(Stored data)
## config.mk

```make
export PLATFORM = sky130hd
export DESIGN_NAME = sdram_row_seq
export DESIGN_NICKNAME = d
export VERILOG_FILES = /design/src/rtl/sdr_seq_pkg.sv /design/src/rtl/sdr_row_table.sv /design/src/rtl/sdr_wait_cnt.sv /design/src/rtl/sdr_rd_valid.sv /design/src/rtl/sdram_row_seq.sv
export SDC_FILE = /design/constraint.sdc
export NUM_CORES = 1
export LEC_CHECK = 0
export BUFFER_PORTS_ARGS = -buffer_cell sky130_fd_sc_hd__buf_2
export CORE_UTILIZATION = 50
export DETAILED_ROUTE_END_ITERATION = 12
export GPL_TIMING_DRIVEN = 0
export PLACE_DENSITY_LB_ADDON = 0.1
export SETUP_SLACK_MARGIN = 0.05
export SLEW_MARGIN = 20
export SYNTH_ARGS = -nofsm -noshare
export SYNTH_HDL_FRONTEND = slang
export SYNTH_SLANG_ARGS = --single-unit
export TNS_END_PERCENT = 30
```

## constraint.sdc

```tcl
create_clock -name clk -period 2.3 [get_ports clk]
set_clock_uncertainty 0.05 [all_clocks]
set_input_delay 0.46 -clock clk [delete_from_list [all_inputs] [get_ports clk]]
set_output_delay 0.46 -clock clk [all_outputs]
set_load 0.01 [all_outputs]
```

## src/rtl/sdr_seq_pkg.sv

```systemverilog
package sdr_seq_pkg;

  // Command pins {cs_n, ras_n, cas_n, we_n}
  localparam logic [3:0] CMD_NOP  = 4'b0111;
  localparam logic [3:0] CMD_ACT  = 4'b0011;
  localparam logic [3:0] CMD_READ = 4'b0101;
  localparam logic [3:0] CMD_WRIT = 4'b0100;
  localparam logic [3:0] CMD_PRE  = 4'b0010;
  localparam logic [3:0] CMD_REF  = 4'b0001;

  typedef enum logic [2:0] {
    ST_IDLE,
    ST_PREA,
    ST_REF,
    ST_PRE,
    ST_ACT,
    ST_NOP,
    ST_RW,
    ST_WAIT
  } seq_state_e;

endpackage

```

## src/rtl/sdr_row_table.sv

```systemverilog
module sdr_row_table #(
  parameter int NUM_BANKS = 4,
  parameter int ROW_W     = 12,
  localparam int BANK_W   = $clog2(NUM_BANKS)
) (
  input  logic              clk,
  input  logic              rst_n,
  input  logic              clear_all,
  input  logic              open_en,
  input  logic              close_en,
  input  logic [BANK_W-1:0] upd_bank,
  input  logic [ROW_W-1:0]  upd_row,
  input  logic [BANK_W-1:0] look_bank,
  input  logic [ROW_W-1:0]  look_row,
  output logic              look_open,
  output logic              look_hit,
  output logic              any_open
);

  logic [NUM_BANKS-1:0] open_q;
  logic [ROW_W-1:0]     row_q [NUM_BANKS];

  for (genvar g = 0; g < NUM_BANKS; g++) begin : g_bank
    logic sel_b;
    logic open_en_b;
    logic open_n_b;

    assign sel_b     = (upd_bank == BANK_W'(g));
    assign open_en_b = clear_all | (sel_b & (open_en | close_en));
    assign open_n_b  = ~clear_all & sel_b & open_en;

    always_ff @(posedge clk or negedge rst_n) begin
      if (!rst_n) begin
        open_q[g] <= 1'b0;
      end else if (open_en_b) begin
        open_q[g] <= open_n_b;
      end
    end

    always_ff @(posedge clk) begin
      if (sel_b & open_en) begin
        row_q[g] <= upd_row;
      end
    end
  end

  assign look_open = open_q[look_bank];
  assign look_hit  = look_open & (row_q[look_bank] == look_row);
  assign any_open  = |open_q;

  // a refresh leaves no bank open
  p_refresh_clears_r9: assert property (@(posedge clk) disable iff (!rst_n)
    clear_all |=> (open_q == '0));

endmodule

```

## src/rtl/sdr_wait_cnt.sv

```systemverilog
module sdr_wait_cnt #(
  parameter int CNT_W = 6
) (
  input  logic             clk,
  input  logic             rst_n,
  input  logic             load,
  input  logic [CNT_W-1:0] load_val,
  output logic             zero
);

  logic [CNT_W-1:0] cnt_q;
  logic [CNT_W-1:0] cnt_n;

  always_comb begin
    if (load) begin
      cnt_n = load_val;
    end else if (cnt_q != '0) begin
      cnt_n = cnt_q - CNT_W'(1);
    end else begin
      cnt_n = cnt_q;
    end
  end

  always_ff @(posedge clk or negedge rst_n) begin
    if (!rst_n) begin
      cnt_q <= '0;
    end else begin
      cnt_q <= cnt_n;
    end
  end

  assign zero = (cnt_q == '0);

endmodule

```

## src/rtl/sdr_rd_valid.sv

```systemverilog
module sdr_rd_valid #(
  parameter int BEAT_W = 3
) (
  input  logic              clk,
  input  logic              rst_n,
  input  logic              issue,
  input  logic [1:0]        cas_lat,
  input  logic [BEAT_W-1:0] beats,
  output logic              valid
);

  logic [1:0]        dly_q, dly_n;
  logic [BEAT_W-1:0] rem_q, rem_n;

  always_comb begin
    dly_n = dly_q;
    rem_n = rem_q;
    if (issue) begin
      dly_n = cas_lat - 2'd1;
      rem_n = beats;
    end else if (dly_q != 2'd0) begin
      dly_n = dly_q - 2'd1;
    end else if (rem_q != '0) begin
      rem_n = rem_q - BEAT_W'(1);
    end
  end

  always_ff @(posedge clk or negedge rst_n) begin
    if (!rst_n) begin
      dly_q <= 2'd0;
      rem_q <= '0;
    end else begin
      dly_q <= dly_n;
      rem_q <= rem_n;
    end
  end

  assign valid = (dly_q == 2'd0) && (rem_q != '0);

  // a new READ is only issued once the previous burst has returned
  p_issue_quiet_r11: assert property (@(posedge clk) disable iff (!rst_n)
    issue |-> (rem_q == '0));

endmodule

```

## src/rtl/sdram_row_seq.sv

```systemverilog
module sdram_row_seq
  import sdr_seq_pkg::*;
#(
  parameter int NUM_BANKS = 4,
  parameter int ROW_W     = 12,
  parameter int COL_W     = 8,
  parameter int BE_W      = 2,
  parameter int AP_BIT    = 10,
  parameter int BURST_LEN = 4,
  parameter int TIM_W     = 4,
  localparam int BANK_W   = $clog2(NUM_BANKS),
  localparam int BEAT_W   = $clog2(BURST_LEN + 1),
  localparam int CNT_W    = TIM_W + 2
) (
  input  logic              clk,
  input  logic              rst_n,
  input  logic              req_valid,
  output logic              req_ready,
  input  logic              req_local,
  input  logic              req_write,
  input  logic              req_burst,
  input  logic [BANK_W-1:0] req_bank,
  input  logic [ROW_W-1:0]  req_row,
  input  logic [COL_W-1:0]  req_col,
  input  logic [BE_W-1:0]   req_be,
  input  logic              refresh_req,
  input  logic              cfg_bank_active,
  input  logic [1:0]        cfg_cas_lat,
  input  logic [TIM_W-1:0]  cfg_trcd,
  input  logic [TIM_W-1:0]  cfg_trp,
  input  logic [TIM_W-1:0]  cfg_trwl_tap,
  input  logic [TIM_W-1:0]  cfg_trfc,
  output logic              sd_cs_n,
  output logic              sd_ras_n,
  output logic              sd_cas_n,
  output logic              sd_we_n,
  output logic [ROW_W-1:0]  sd_addr,
  output logic [BANK_W-1:0] sd_ba,
  output logic [BE_W-1:0]   sd_dqm,
  output logic              acc_done,
  output logic              rd_valid
);

  // ---------------- reset: asynchronous assert, synchronous release
  logic [1:0] rs_q;
  logic       rst_i_n;

  always_ff @(posedge clk or negedge rst_n) begin
    if (!rst_n) begin
      rs_q <= 2'b00;
    end else begin
      rs_q <= {rs_q[0], 1'b1};
    end
  end
  assign rst_i_n = rs_q[1];

  // ---------------- state
  seq_state_e state_q, state_n, ret_q, ret_n;
  logic acc_q, acc_n;
  logic done_q, done_n;
  logic ref_pend_q, ref_pend_n;

  logic [BANK_W-1:0] r_bank;
  logic [ROW_W-1:0]  r_row;
  logic [COL_W-1:0]  r_col;
  logic [BE_W-1:0]   r_be;
  logic              r_wr;
  logic              r_burst;

  logic accept;
  logic ap_mode;
  logic cl_one;
  logic [BEAT_W-1:0] beats;
  logic [CNT_W-1:0]  drain;

  // table and helpers
  logic tbl_clear, tbl_open, tbl_close;
  logic look_open, look_hit, any_open;
  logic cnt_load, cnt_zero;
  logic [CNT_W-1:0] cnt_val;
  logic rd_issue;

  assign req_ready = (state_q == ST_IDLE) && !ref_pend_q;
  assign accept    = req_valid && req_ready;
  assign ap_mode   = !cfg_bank_active;
  assign cl_one    = (cfg_cas_lat == 2'd1);
  assign beats     = r_burst ? BEAT_W'(BURST_LEN) : BEAT_W'(1);

  always_comb begin
    if (r_wr) begin
      drain = CNT_W'(beats) + (ap_mode ? CNT_W'(cfg_trwl_tap) : '0);
    end else begin
      drain = CNT_W'(cfg_cas_lat) + CNT_W'(beats) + (ap_mode ? CNT_W'(cfg_trp) : '0);
    end
  end

  // ---------------- submodules
  sdr_row_table #(
    .NUM_BANKS (NUM_BANKS),
    .ROW_W     (ROW_W)
  ) u_table (
    .clk       (clk),
    .rst_n     (rst_i_n),
    .clear_all (tbl_clear),
    .open_en   (tbl_open),
    .close_en  (tbl_close),
    .upd_bank  (r_bank),
    .upd_row   (r_row),
    .look_bank (req_bank),
    .look_row  (req_row),
    .look_open (look_open),
    .look_hit  (look_hit),
    .any_open  (any_open)
  );

  sdr_wait_cnt #(
    .CNT_W (CNT_W)
  ) u_wait (
    .clk      (clk),
    .rst_n    (rst_i_n),
    .load     (cnt_load),
    .load_val (cnt_val),
    .zero     (cnt_zero)
  );

  sdr_rd_valid #(
    .BEAT_W (BEAT_W)
  ) u_rdv (
    .clk     (clk),
    .rst_n   (rst_i_n),
    .issue   (rd_issue),
    .cas_lat (cfg_cas_lat),
    .beats   (beats),
    .valid   (rd_valid)
  );

  // ---------------- next-state logic
  logic             adv;
  logic [CNT_W-1:0] spc;
  seq_state_e       tgt;

  always_comb begin
    state_n   = state_q;
    ret_n     = ret_q;
    acc_n     = acc_q;
    done_n    = 1'b0;
    cnt_load  = 1'b0;
    cnt_val   = '0;
    tbl_clear = 1'b0;
    tbl_open  = 1'b0;
    tbl_close = 1'b0;
    rd_issue  = 1'b0;
    adv       = 1'b0;
    spc       = CNT_W'(1);
    tgt       = ST_IDLE;

    unique case (state_q)
      ST_IDLE: begin
        if (ref_pend_q) begin
          adv = 1'b1;
          tgt = any_open ? ST_PREA : ST_REF;
        end else if (req_valid) begin
          if (!req_local) begin
            done_n = 1'b1;
          end else begin
            acc_n = 1'b1;
            adv   = 1'b1;
            if (look_hit) begin
              tgt = (!req_write && cl_one) ? ST_NOP : ST_RW;
            end else if (look_open) begin
              tgt = ST_PRE;
            end else begin
              tgt = ST_ACT;
            end
          end
        end
      end
      ST_PREA: begin
        adv = 1'b1;
        spc = CNT_W'(cfg_trp);
        tgt = ST_REF;
      end
      ST_REF: begin
        adv       = 1'b1;
        spc       = CNT_W'(cfg_trfc);
        tgt       = ST_IDLE;
        tbl_clear = 1'b1;
      end
      ST_PRE: begin
        adv       = 1'b1;
        spc       = CNT_W'(cfg_trp);
        tgt       = ST_ACT;
        tbl_close = 1'b1;
      end
      ST_ACT: begin
        adv = 1'b1;
        spc = CNT_W'(cfg_trcd);
        tgt = ST_RW;
      end
      ST_NOP: begin
        adv = 1'b1;
        tgt = ST_RW;
      end
      ST_RW: begin
        adv       = 1'b1;
        spc       = drain;
        tgt       = ST_IDLE;
        rd_issue  = !r_wr;
        tbl_close = ap_mode;
        tbl_open  = !ap_mode;
      end
      ST_WAIT: begin
        if (cnt_zero) begin
          state_n = ret_q;
        end
      end
      default: state_n = ST_IDLE;
    endcase

    if (adv) begin
      if (spc <= CNT_W'(1)) begin
        state_n = tgt;
      end else begin
        state_n  = ST_WAIT;
        ret_n    = tgt;
        cnt_load = 1'b1;
        cnt_val  = spc - CNT_W'(2);
      end
    end

    if (acc_q && state_n == ST_IDLE) begin
      done_n = 1'b1;
      acc_n  = 1'b0;
    end
  end

  assign ref_pend_n = refresh_req | (ref_pend_q & (state_q != ST_REF));

  // ---------------- registers
  always_ff @(posedge clk or negedge rst_i_n) begin
    if (!rst_i_n) begin
      state_q    <= ST_IDLE;
      ret_q      <= ST_IDLE;
      acc_q      <= 1'b0;
      done_q     <= 1'b0;
      ref_pend_q <= 1'b0;
    end else begin
      state_q    <= state_n;
      ret_q      <= ret_n;
      acc_q      <= acc_n;
      done_q     <= done_n;
      ref_pend_q <= ref_pend_n;
    end
  end

  always_ff @(posedge clk) begin
    if (accept) begin
      r_bank  <= req_bank;
      r_row   <= req_row;
      r_col   <= req_col;
      r_be    <= req_be;
      r_wr    <= req_write;
      r_burst <= req_burst;
    end
  end

  // ---------------- output decode from registered state
  logic [3:0] cmd;

  always_comb begin
    cmd     = CMD_NOP;
    sd_addr = '0;
    sd_ba   = '0;
    unique case (state_q)
      ST_PREA: begin
        cmd             = CMD_PRE;
        sd_addr[AP_BIT] = 1'b1;
      end
      ST_REF: cmd = CMD_REF;
      ST_PRE: begin
        cmd   = CMD_PRE;
        sd_ba = r_bank;
      end
      ST_ACT: begin
        cmd     = CMD_ACT;
        sd_addr = r_row;
        sd_ba   = r_bank;
      end
      ST_RW: begin
        cmd                  = r_wr ? CMD_WRIT : CMD_READ;
        sd_addr[COL_W-1:0]   = r_col;
        sd_addr[AP_BIT]      = ap_mode;
        sd_ba                = r_bank;
      end
      default: cmd = CMD_NOP;
    endcase
  end

  assign {sd_cs_n, sd_ras_n, sd_cas_n, sd_we_n} = cmd;
  assign sd_dqm   = acc_q ? ~r_be : {BE_W{1'b1}};
  assign acc_done = done_q;

  // ---------------- assertions
  logic is_col_cmd;
  assign is_col_cmd = (cmd == CMD_READ) || (cmd == CMD_WRIT);

  // auto-precharge bit follows the mode on every column command
  p_ap_bit_r2: assert property (@(posedge clk) disable iff (!rst_i_n)
    is_col_cmd |-> (sd_addr[AP_BIT] == !cfg_bank_active));

  // row hit goes straight to the column command
  p_hit_direct_r3: assert property (@(posedge clk) disable iff (!rst_i_n)
    (accept && req_local && look_hit && !(!req_write && cl_one)) |=> is_col_cmd);

  // CAS latency one row-hit read gets one NOP with the byte mask ahead of READ
  p_cl1_nop_r6: assert property (@(posedge clk) disable iff (!rst_i_n)
    (accept && req_local && look_hit && !req_write && cl_one)
      |=> (cmd == CMD_NOP && sd_dqm == ~$past(req_be)) ##1 (cmd == CMD_READ));

  // a pending refresh in idle leads to precharge-all or refresh
  p_ref_first_r9: assert property (@(posedge clk) disable iff (!rst_i_n)
    (state_q == ST_IDLE && ref_pend_q) |=> (cmd == CMD_PRE || cmd == CMD_REF));

  // other-region requests issue nothing and finish next cycle
  p_other_region_r10: assert property (@(posedge clk) disable iff (!rst_i_n)
    (accept && !req_local) |=> (cmd == CMD_NOP && acc_done));

  // no column command while read data is returning
  p_no_cmd_in_data_r11: assert property (@(posedge clk) disable iff (!rst_i_n)
    rd_valid |-> !is_col_cmd);

  // done is only signalled from idle
  p_done_idle_r12: assert property (@(posedge clk) disable iff (!rst_i_n)
    acc_done |-> (cmd == CMD_NOP && state_q == ST_IDLE));

endmodule

```

==> results of run 1 <==
-- layout by cell type, fill, tap and decap left out, drive strengths merged, types with 2 or more instances in the layout --
| cell type | netlist | routed |
|---|---|---|
| and2 | 8 | 8 |
| clkbuf | 10 | 14 |
| clkinv | 0 | 4 |
| nand2 | 27 | 27 |
| nor3b | 3 | 3 |
| nor2 | 25 | 25 |
| a31oi | 3 | 3 |
| edfxtp | 74 | 74 |
| inv | 17 | 18 |
| a21o | 5 | 5 |
| o22ai | 2 | 2 |
| xnor2 | 17 | 17 |
| nand4 | 2 | 2 |
| o21ai | 14 | 14 |
| nor3 | 5 | 5 |
| xor2 | 4 | 4 |
| buf | 5 | 92 |
| nor4 | 4 | 4 |
| a31o | 2 | 2 |
| nand2b | 10 | 10 |
| conb | 2 | 2 |
| clkinvlp | 0 | 3 |
| mux2 | 3 | 3 |
| nor2b | 9 | 9 |
| mux2i | 13 | 13 |
| fa | 2 | 2 |
| dfrtp | 26 | 26 |
| a21boi | 4 | 4 |
| and3 | 3 | 3 |
| nand3 | 8 | 8 |
| a21oi | 16 | 16 |
| ha | 11 | 11 |
| mux4 | 13 | 13 |
| nand3b | 6 | 6 |
| o31ai | 4 | 4 |
-- worst max-delay path by stage --
stage	end	depth (start not counted)	slack, ps	from
after global routing	u_wait.cnt_q[3]	11	-360	r_burst
after detailed placement	acc_q	9	-780	state_q[0]
after CTS	ret_q[1]	9	-250	r_burst
after floorplan	ret_q[1]	12	-340	cfg_bank_active
final	u_wait.cnt_q[4]	10	-240	r_burst
after global placement	u_table.row_q[0][2]	5	-960	state_q[2]
-- cells in the mapped netlist (all sizes together) (2+ instances only) --
library cell,n
o21ai,14
inv,17
nand4,2
clkbuf,10
nor4,4
fa,2
o31ai,4
nand3b,6
dfrtp,26
a31oi,3
xnor2,17
and3,3
a21oi,16
nor3,5
nor2,25
a31o,2
nor3b,3
a21boi,4
nand2b,10
conb,2
mux4,13
buf,5
nand2,27
edfxtp,74
nor2b,9
mux2,3
mux2i,13
a21o,5
ha,11
and2,8
nand3,8
o22ai,2
xor2,4
-- routing by layer --
metal	up-vias	GRT usage, %	part of all wire [%]
met3	13	3.40	3.9
met2	74	35.7	49
li1	1571	-	-
met1	1567	28.1	46
met4	0	6.47	1.1
met5	-	0	0
-- power by group --
group	internal (mW)	switching, mW	total, mW
clock network	0.411	0.642	1.05
logic	1.07	1.13	2.20
registers	2.15	0.167	2.32
total	3.63	1.94	5.57
-- flip-flops by register name, summed over array words and instances, names as in the netlist --
name and count:
r_col 8, u_rdv.rem_q 3, u_table.open_q 4, r_be 2
ret_q 3, acc_q 1, acc_done 1, ref_pend_q 1
u_table.row_q 48, u_rdv.dly_q 2, u_wait.cnt_q 6, r_burst 1
rs_q 2, r_wr 1, r_row 12, state_q 3
r_bank 2
-- repair_timing --
action | 4_1_cts | 5_1_grt
gates cloned | 1 | 0
endpoints found under the setup margin | 106 | 94
resized for setup | 27 | 15
buffers inserted | 12 | 2
hold endpoints to repair | 2 | 0
hold buffers | 1 | 0
pin swaps | 9 | 6
-- critical path, stage by stage, from the launching register on --
cell	delay, ps
edfxtp_1	430
fa_2	390
inv_2	70
fa_1	370
mux2i_1	150
a21oi_1	90
a2bb2oi_2	200
nand2_2	120
buf_4	160
nor2_2	70
mux2_2	330
-- cell type report --
cell class | instances | area [sq um] | share of cell area [%]
tap | 129 | 161 | 2.72
buffer | 12 | 141 | 2.38
timing repair inverter | 1 | 7.51 | 0.127
clock inverter | 7 | 60.1 | 1.01
multi-input combinational | 240 | 2010 | 33.9
inverter | 17 | 70.1 | 1.18
clock buffer | 9 | 124 | 2.09
sequential | 100 | 2880 | 48.5
timing repair buffer | 86 | 477 | 8.04
-- kinds of logic after synthesis --
group	Yosys count	synth area share (%)
AND/OR/NAND/NOR	115	12.3
flip-flops	100	58.6
AO/OA/AOI/OAI	60	8.16
buffers and inverters	32	3.14
multiplexers	29	10.3
XOR/XNOR	21	3.75
adder cells (fa/ha/maj)	13	3.62
other	2	0.153
==> qor.txt, run 1 <==
Outcome - finished with violations
Failing checks - negative setup slack
Routed Antenna Nets - 0
Cell Area, Synth - 4910 sq um
Total Routing Usage GR - 21.1%
Peak VDD IR - 0.445 mV
Worst path arrival time - 2740 ps
Starting Density - 52.3%
Clock buffer depth - 2
Post-route minimum period - 2540 ps
Synth area leader - edfxtp_1
Vias in the first global route - 3221
R2R Setup Slk - -240 ps
Leakage - 2.41 nW
H-tree depth - 3
Clk Latency, worst-skew pair - 370 ps
Synthesized Nets - 435
Worst Max-Slew Pin Slew - 552 ps
Place WS - -782 ps
Height of the die - 101 microns
Crit start category - flop
Area after DPL - 5510 sq um
Mean Syn Cell Area - 13.2 sq um
CP Max Fanout - 4
Clk pin slew, worst setup/hold paths - 100 ps
DRC - 0
Synth area leaders - edfxtp_1 (45%), dfrtp_1 (13%), mux4_1 (7.0%)
Slew HR - 63.2%
Cells after Synth - 372
GRT Residual Overflow - 0
# diodes - 0
EDFF count, synth - 74
Die W - 101 microns
Placer Congestion - 0.778
CP required - 2510 ps
I/O pins - 73
RSZ-0062 raised after global routing - true
Routed WL - 9910 microns
Fmax - 394 MHz
Max Cap Violations - 0
# clock sinks - 100
Final worst setup slack - -236 ps
Worst r2r path cells - 10
Cell variety after synth - 55
Initial antenna violation count - 0
Register area share after synthesis - 58.6%
YS warnings - 0
Synth Flop Type - edfxtp_1
DP HPWL - 6940 microns
Placeable Area - 9370 sq um
Share of post-route cells with drive strength above 1 - 32.4%
Root Buffer - clkbuf_8
Synth async-reset ratio - 26.0%
Nets - 530
Power Density - 939 nW/um^2
Number of synthesized register bits - 100
Vias - 3225
Layout Utilization - 63.3%
RR Endpoint - u_wait.cnt_q[4]
WHS - 211 ps
Hold WC Path Type - flop to async pin
First drt pass iteration count - 4
Max Slew Vio Count - 0
DR iter-0 viols - 237
Vias per std cell - 5.37
CTS tree - built
Area grow syn2layout - 20.9%
Hold Fails Final Rpt - 0
Port Buffer Count - 70
Final setup TNS - -2530 ps
Post-synth top area share - 45.3%
Final cell count without fillers - 601
Design Power - 5.57 mW
Crit. End Element - flop
Path type of the worst setup path - flop to flop
Die ar. - 10200 sq um
Crit Reg-Reg Startpoint - r_burst
Wirelength per Cell - 16.5 microns
Row count - 35
Inserted Clock Buffers - 9
Fillers - 752
Dpl cells - 572
Pin count of the biggest net entering global routing - 25
Post-route cell area - 5930 sq um
Period utilization - 110%
First-pass GRT wire length - 15800 microns
# setup viols final - 14
Power figures use the tool's default switching activity.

=== Goal of the exercise ===
Across the entries, how many lines include the string "placement"? The answer should be only a number.

=== Answer to this task ===
2